Stepan Bulba (Степан Степанович Бульба; born 19 July 1950) is a Ukrainian politician and military scientist. After initially working as a military scientist and teacher for a military school and then a pedagogical university in Poltava, he entered the Verkhovna Rada as a member of the Socialist Party of Ukraine in 2002. He served in this position until 2007, in conjunction with serving as the Governor of Poltava Oblast from 2005 to 2006.

== Early life==
Bulba was born on 19 July 1950 in the village of Ombysh, which was located in the Chernihiv Oblast of the Ukrainian SSR at the time of his birth.

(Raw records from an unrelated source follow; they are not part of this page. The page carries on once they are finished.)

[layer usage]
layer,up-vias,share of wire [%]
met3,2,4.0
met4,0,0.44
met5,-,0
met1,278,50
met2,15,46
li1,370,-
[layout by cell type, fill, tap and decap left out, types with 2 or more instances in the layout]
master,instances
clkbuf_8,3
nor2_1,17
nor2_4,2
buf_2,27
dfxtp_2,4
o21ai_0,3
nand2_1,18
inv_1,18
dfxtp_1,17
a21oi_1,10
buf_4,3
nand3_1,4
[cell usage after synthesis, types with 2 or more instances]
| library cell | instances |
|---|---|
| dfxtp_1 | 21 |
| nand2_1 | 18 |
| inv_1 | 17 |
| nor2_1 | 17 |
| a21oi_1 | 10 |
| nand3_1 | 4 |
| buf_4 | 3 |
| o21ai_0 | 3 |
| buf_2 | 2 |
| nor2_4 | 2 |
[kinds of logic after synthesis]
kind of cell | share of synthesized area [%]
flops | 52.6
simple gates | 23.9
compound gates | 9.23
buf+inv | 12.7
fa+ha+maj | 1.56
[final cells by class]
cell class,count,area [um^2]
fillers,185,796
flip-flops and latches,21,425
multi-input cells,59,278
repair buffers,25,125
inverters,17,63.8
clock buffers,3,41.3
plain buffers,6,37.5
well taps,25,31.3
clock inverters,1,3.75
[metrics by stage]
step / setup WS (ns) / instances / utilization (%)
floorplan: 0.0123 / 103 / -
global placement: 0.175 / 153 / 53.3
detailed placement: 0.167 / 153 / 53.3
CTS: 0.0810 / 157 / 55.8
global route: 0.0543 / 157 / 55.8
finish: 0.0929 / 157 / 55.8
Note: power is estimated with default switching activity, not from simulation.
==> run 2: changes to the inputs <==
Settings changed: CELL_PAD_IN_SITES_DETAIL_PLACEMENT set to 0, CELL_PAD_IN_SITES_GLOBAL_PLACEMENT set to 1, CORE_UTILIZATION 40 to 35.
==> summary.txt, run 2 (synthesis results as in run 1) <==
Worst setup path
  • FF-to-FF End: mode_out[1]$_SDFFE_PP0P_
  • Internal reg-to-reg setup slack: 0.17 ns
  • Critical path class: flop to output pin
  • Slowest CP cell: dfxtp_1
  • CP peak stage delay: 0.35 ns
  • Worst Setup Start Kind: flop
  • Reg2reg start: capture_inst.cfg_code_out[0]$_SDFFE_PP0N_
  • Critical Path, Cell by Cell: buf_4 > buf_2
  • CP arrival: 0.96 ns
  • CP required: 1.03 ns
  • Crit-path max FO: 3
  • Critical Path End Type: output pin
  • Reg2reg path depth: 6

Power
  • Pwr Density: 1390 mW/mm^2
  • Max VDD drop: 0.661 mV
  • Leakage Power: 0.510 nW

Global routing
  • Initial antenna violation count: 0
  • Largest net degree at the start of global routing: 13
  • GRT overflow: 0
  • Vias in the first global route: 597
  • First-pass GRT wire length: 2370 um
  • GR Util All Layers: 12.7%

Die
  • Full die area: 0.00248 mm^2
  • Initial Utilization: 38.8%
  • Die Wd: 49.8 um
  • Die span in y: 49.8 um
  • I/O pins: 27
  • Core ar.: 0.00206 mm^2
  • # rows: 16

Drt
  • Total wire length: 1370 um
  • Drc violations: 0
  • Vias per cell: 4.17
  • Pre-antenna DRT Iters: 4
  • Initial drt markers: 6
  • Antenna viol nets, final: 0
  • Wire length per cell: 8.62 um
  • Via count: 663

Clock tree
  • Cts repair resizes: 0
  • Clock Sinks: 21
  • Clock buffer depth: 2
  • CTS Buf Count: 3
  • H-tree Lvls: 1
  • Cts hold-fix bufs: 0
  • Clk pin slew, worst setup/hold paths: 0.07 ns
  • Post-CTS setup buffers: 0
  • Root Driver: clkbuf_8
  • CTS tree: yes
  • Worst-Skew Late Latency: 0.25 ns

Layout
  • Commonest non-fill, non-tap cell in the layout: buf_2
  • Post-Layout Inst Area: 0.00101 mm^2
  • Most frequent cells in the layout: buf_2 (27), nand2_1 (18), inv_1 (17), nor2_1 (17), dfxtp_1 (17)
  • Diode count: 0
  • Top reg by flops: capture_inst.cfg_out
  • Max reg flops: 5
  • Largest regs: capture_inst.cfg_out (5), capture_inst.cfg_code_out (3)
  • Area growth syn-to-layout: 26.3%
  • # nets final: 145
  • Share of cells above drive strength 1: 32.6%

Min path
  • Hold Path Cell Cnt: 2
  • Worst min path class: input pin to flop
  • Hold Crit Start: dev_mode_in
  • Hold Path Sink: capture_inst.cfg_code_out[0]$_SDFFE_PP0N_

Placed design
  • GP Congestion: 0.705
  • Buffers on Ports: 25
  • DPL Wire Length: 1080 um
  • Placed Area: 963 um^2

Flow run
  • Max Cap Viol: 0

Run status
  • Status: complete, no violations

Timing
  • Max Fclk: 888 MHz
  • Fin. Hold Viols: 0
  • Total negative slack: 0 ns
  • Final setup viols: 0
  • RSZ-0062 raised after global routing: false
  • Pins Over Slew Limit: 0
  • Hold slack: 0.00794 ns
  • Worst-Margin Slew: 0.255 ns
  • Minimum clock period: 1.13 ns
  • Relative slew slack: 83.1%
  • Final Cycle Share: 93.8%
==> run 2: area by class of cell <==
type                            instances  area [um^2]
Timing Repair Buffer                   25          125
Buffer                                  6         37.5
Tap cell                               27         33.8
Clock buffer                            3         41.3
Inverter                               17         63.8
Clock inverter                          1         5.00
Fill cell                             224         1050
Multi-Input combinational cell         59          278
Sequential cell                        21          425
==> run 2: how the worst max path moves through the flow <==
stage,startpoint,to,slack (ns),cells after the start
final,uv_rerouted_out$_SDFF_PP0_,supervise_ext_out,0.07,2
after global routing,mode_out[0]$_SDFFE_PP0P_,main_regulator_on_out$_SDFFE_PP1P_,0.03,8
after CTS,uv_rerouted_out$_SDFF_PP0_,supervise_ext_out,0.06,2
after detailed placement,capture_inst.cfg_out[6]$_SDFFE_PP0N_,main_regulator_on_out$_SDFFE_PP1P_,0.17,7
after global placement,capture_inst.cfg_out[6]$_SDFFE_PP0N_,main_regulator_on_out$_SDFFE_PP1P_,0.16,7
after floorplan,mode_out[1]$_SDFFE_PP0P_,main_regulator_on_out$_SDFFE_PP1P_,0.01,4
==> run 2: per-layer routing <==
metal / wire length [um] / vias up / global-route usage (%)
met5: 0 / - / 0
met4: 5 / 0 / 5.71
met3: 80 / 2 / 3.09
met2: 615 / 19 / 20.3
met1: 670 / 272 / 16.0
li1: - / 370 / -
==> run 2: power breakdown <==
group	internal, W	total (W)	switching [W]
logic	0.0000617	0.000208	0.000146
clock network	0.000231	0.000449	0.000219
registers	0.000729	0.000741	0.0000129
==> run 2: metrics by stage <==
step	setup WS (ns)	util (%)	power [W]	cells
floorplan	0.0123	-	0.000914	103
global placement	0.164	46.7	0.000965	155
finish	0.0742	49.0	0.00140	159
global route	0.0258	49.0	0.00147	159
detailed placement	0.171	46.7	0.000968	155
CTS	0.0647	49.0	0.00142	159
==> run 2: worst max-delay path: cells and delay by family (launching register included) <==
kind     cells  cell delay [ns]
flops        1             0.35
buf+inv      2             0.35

In 1978, he graduated from the Military Institute of Engineering Troops of the Combined Arms Academy named after Kuybyshev with a degree in military geodesic engineering. After graduating, he worked as a teacher and military scientist at the Department of Tactics of the Poltava Higher Anti-Aircraft Missile Command Red Banner School named after General of the Army M. F. Vatutin.

In March 1991, he was elected secretary of the party committee of the Poltava school, which the rights of a district-level committee, until this role was terminated following the banning of political parties within the Soviet Army. From September 1991 to October 1992, he served as Chairman of the Officers' Assembly of the school. In October 1992, after Ukraine's independence and te size of the military was downsived, he was released into the reserve military with the rank of colonel. Afterwards, he started teaching until 2001 at the Poltava V.G. Korolenko National Pedagogical University as a senior lecturer in special historical disciplines and geography.

== Political career ==
From February 2005 to May 2006 - Head of Poltava Regional State Administration.

2006-2007 - Member of the Parliament of Ukraine of the V convocation, Chairman of the Subcommittee of the Committee on National Security and Defense, member of the Permanent Parliamentary Delegation of Ukraine to the NATO Parliamentary Assembly.

Member of the Socialist Party of Ukraine since March 1995. First Secretary of the Poltava Regional Committee of the SPU.

Active participant of the All-Ukrainian protest actions “Ukraine without Kuchma!”, “Arise, Ukraine!”. He was repeatedly brought to court for organizing mass rallies and pickets in Poltava during the presidency of Leonid Kuchma. During the events of the fall of 2004 and winter of 2005, Stepan Bulba headed the Poltava regional headquarters of the National Rescue Committee.

2010 - candidate for mayor of Poltava from the Socialist Party of Ukraine.